When you reach the line in the data below that contains "impl_metrics.csv, run 3", please start repeating lines exactly, and stop after the line that contains "grt,grt_usage,28.0,%", repeating nothing else.

**** Input data

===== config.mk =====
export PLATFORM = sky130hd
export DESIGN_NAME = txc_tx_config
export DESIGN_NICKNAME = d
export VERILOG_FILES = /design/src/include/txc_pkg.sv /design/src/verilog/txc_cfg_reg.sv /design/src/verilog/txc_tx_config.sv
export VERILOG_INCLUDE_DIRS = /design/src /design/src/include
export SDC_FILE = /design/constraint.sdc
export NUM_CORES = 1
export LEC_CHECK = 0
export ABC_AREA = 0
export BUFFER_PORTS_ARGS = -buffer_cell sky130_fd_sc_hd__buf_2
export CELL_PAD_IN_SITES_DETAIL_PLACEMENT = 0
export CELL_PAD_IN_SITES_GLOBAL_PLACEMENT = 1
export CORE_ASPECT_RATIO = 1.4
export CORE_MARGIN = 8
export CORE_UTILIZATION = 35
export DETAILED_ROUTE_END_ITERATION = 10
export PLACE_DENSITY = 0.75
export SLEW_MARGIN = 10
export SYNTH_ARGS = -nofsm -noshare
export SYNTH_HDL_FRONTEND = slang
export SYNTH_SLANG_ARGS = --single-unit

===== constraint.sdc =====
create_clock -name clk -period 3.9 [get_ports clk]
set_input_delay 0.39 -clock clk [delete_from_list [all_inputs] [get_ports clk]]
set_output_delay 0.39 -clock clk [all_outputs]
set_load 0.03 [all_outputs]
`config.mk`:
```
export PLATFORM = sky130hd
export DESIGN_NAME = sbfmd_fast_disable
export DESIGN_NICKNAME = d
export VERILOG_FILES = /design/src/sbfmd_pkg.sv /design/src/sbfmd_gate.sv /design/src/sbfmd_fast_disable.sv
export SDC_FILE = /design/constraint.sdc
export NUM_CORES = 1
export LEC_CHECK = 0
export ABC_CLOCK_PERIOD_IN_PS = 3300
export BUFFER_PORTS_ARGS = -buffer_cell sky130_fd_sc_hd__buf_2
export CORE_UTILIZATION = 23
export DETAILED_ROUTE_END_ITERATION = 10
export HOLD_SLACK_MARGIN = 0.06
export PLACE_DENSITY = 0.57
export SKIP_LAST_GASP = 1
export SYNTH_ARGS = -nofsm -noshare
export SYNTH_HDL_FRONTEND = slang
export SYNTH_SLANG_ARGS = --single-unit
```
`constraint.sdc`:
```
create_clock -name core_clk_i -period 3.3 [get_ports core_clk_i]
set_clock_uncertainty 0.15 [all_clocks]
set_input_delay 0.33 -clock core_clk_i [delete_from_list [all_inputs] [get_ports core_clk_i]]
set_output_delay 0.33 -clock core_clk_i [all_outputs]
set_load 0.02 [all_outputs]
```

********
**** Input data

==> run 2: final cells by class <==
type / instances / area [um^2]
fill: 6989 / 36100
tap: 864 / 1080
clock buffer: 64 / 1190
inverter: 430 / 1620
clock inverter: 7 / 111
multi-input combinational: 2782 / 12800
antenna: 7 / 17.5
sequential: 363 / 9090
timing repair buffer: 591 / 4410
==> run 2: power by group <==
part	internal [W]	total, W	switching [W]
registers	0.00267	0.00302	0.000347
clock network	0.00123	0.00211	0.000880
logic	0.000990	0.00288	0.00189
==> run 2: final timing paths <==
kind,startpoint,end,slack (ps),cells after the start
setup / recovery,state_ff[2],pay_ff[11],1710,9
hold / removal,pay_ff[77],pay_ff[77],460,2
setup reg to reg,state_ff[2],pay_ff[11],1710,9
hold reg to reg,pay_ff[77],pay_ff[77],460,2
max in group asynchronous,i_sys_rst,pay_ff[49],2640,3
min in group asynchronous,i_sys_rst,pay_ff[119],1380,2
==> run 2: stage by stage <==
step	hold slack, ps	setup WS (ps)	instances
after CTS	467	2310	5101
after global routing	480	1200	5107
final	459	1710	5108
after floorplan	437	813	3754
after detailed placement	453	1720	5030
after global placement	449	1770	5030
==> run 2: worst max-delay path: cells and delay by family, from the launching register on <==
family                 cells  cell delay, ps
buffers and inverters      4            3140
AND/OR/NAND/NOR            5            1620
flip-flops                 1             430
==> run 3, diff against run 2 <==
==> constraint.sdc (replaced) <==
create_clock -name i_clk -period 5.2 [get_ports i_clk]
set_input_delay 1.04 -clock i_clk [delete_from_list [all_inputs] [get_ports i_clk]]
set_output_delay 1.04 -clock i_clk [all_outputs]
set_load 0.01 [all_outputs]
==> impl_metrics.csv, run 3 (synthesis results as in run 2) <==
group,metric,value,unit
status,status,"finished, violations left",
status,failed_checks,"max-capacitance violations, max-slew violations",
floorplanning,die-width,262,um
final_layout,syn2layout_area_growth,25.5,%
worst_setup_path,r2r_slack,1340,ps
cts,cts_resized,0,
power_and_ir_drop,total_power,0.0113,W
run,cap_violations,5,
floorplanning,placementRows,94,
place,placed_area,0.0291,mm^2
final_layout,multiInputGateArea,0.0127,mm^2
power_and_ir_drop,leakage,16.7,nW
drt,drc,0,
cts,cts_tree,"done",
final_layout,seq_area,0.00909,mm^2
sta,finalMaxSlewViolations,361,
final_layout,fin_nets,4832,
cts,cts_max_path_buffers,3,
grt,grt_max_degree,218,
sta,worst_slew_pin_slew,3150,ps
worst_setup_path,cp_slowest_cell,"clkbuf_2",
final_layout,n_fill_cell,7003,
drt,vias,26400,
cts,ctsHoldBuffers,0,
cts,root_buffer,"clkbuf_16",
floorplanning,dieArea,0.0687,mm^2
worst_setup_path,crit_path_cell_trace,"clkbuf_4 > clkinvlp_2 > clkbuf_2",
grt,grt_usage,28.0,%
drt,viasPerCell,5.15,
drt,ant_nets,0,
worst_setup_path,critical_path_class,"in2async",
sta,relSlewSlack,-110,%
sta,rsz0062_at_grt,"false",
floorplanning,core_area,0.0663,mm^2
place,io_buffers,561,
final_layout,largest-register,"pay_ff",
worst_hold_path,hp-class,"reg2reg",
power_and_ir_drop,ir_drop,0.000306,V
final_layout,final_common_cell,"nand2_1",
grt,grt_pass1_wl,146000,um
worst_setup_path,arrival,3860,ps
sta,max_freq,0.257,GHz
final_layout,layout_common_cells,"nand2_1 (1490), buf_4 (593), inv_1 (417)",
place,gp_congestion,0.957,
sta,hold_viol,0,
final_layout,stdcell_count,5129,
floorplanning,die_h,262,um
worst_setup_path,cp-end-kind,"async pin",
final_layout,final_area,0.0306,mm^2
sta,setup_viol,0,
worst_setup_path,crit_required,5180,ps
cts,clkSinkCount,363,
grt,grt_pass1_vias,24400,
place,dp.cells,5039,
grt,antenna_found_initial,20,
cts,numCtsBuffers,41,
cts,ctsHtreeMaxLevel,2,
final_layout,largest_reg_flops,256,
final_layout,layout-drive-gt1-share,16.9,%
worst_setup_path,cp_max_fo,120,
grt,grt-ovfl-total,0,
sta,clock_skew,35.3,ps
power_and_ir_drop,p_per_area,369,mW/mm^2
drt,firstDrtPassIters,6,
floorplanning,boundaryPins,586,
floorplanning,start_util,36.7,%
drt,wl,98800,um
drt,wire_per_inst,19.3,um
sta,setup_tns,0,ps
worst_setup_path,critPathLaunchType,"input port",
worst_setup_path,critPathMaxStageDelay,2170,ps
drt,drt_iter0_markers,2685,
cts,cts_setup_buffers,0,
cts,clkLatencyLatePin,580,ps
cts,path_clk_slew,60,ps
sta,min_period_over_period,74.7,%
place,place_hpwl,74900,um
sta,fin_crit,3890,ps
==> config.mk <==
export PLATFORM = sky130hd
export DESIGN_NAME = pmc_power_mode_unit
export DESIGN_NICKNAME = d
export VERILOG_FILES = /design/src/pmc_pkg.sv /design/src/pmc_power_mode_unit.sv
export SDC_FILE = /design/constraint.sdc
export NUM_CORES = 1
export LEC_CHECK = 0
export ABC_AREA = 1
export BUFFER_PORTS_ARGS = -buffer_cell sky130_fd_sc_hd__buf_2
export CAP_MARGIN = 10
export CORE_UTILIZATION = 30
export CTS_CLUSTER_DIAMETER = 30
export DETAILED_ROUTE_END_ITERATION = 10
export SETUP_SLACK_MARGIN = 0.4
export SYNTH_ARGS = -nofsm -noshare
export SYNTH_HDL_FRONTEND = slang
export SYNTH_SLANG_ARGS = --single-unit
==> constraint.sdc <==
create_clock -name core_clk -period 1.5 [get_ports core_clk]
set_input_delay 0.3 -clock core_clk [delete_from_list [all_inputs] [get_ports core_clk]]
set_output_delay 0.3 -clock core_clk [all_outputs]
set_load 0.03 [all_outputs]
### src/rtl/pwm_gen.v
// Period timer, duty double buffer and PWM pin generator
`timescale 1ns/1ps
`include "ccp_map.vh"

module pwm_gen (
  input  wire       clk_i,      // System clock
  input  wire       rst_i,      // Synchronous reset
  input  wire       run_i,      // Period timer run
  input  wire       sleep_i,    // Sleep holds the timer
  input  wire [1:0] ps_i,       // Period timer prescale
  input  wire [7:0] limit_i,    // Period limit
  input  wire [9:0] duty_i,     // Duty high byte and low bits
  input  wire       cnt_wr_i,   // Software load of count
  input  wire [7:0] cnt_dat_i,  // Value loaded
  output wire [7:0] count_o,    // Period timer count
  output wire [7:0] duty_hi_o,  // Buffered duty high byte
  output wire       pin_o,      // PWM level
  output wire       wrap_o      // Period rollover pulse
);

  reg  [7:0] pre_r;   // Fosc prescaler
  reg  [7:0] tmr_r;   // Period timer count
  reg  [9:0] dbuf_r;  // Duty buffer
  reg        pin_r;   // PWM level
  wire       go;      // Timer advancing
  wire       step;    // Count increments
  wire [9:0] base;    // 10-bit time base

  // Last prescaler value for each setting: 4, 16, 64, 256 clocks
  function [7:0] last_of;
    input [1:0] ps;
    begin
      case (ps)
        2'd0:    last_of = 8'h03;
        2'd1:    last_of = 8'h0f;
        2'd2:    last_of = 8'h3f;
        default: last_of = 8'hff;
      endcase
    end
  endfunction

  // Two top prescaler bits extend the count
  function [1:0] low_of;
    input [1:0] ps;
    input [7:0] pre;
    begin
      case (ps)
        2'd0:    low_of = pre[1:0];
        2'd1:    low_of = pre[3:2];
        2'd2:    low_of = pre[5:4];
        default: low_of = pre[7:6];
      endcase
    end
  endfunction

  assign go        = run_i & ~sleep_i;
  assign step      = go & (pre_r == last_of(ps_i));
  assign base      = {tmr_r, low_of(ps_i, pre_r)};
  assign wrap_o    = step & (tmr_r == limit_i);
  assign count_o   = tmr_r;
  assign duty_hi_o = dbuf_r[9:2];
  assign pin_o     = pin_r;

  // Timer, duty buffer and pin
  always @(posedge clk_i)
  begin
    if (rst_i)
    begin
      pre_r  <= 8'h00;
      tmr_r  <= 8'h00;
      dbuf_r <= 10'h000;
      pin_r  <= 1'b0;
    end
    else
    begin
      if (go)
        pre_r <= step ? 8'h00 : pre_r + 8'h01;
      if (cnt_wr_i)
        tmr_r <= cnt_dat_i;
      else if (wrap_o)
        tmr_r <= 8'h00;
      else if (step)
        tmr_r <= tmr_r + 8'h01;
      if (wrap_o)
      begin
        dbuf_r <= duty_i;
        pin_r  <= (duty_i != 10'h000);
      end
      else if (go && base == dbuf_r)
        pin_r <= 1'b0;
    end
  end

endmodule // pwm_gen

********

| Your response |
==> impl_metrics.csv, run 3 (synthesis results as in run 2) <==
group,metric,value,unit
status,status,"finished, violations left",
status,failed_checks,"max-capacitance violations, max-slew violations",
floorplanning,die-width,262,um
final_layout,syn2layout_area_growth,25.5,%
worst_setup_path,r2r_slack,1340,ps
cts,cts_resized,0,
power_and_ir_drop,total_power,0.0113,W
run,cap_violations,5,
floorplanning,placementRows,94,
place,placed_area,0.0291,mm^2
final_layout,multiInputGateArea,0.0127,mm^2
power_and_ir_drop,leakage,16.7,nW
drt,drc,0,
cts,cts_tree,"done",
final_layout,seq_area,0.00909,mm^2
sta,finalMaxSlewViolations,361,
final_layout,fin_nets,4832,
cts,cts_max_path_buffers,3,
grt,grt_max_degree,218,
sta,worst_slew_pin_slew,3150,ps
worst_setup_path,cp_slowest_cell,"clkbuf_2",
final_layout,n_fill_cell,7003,
drt,vias,26400,
cts,ctsHoldBuffers,0,
cts,root_buffer,"clkbuf_16",
floorplanning,dieArea,0.0687,mm^2
worst_setup_path,crit_path_cell_trace,"clkbuf_4 > clkinvlp_2 > clkbuf_2",
grt,grt_usage,28.0,%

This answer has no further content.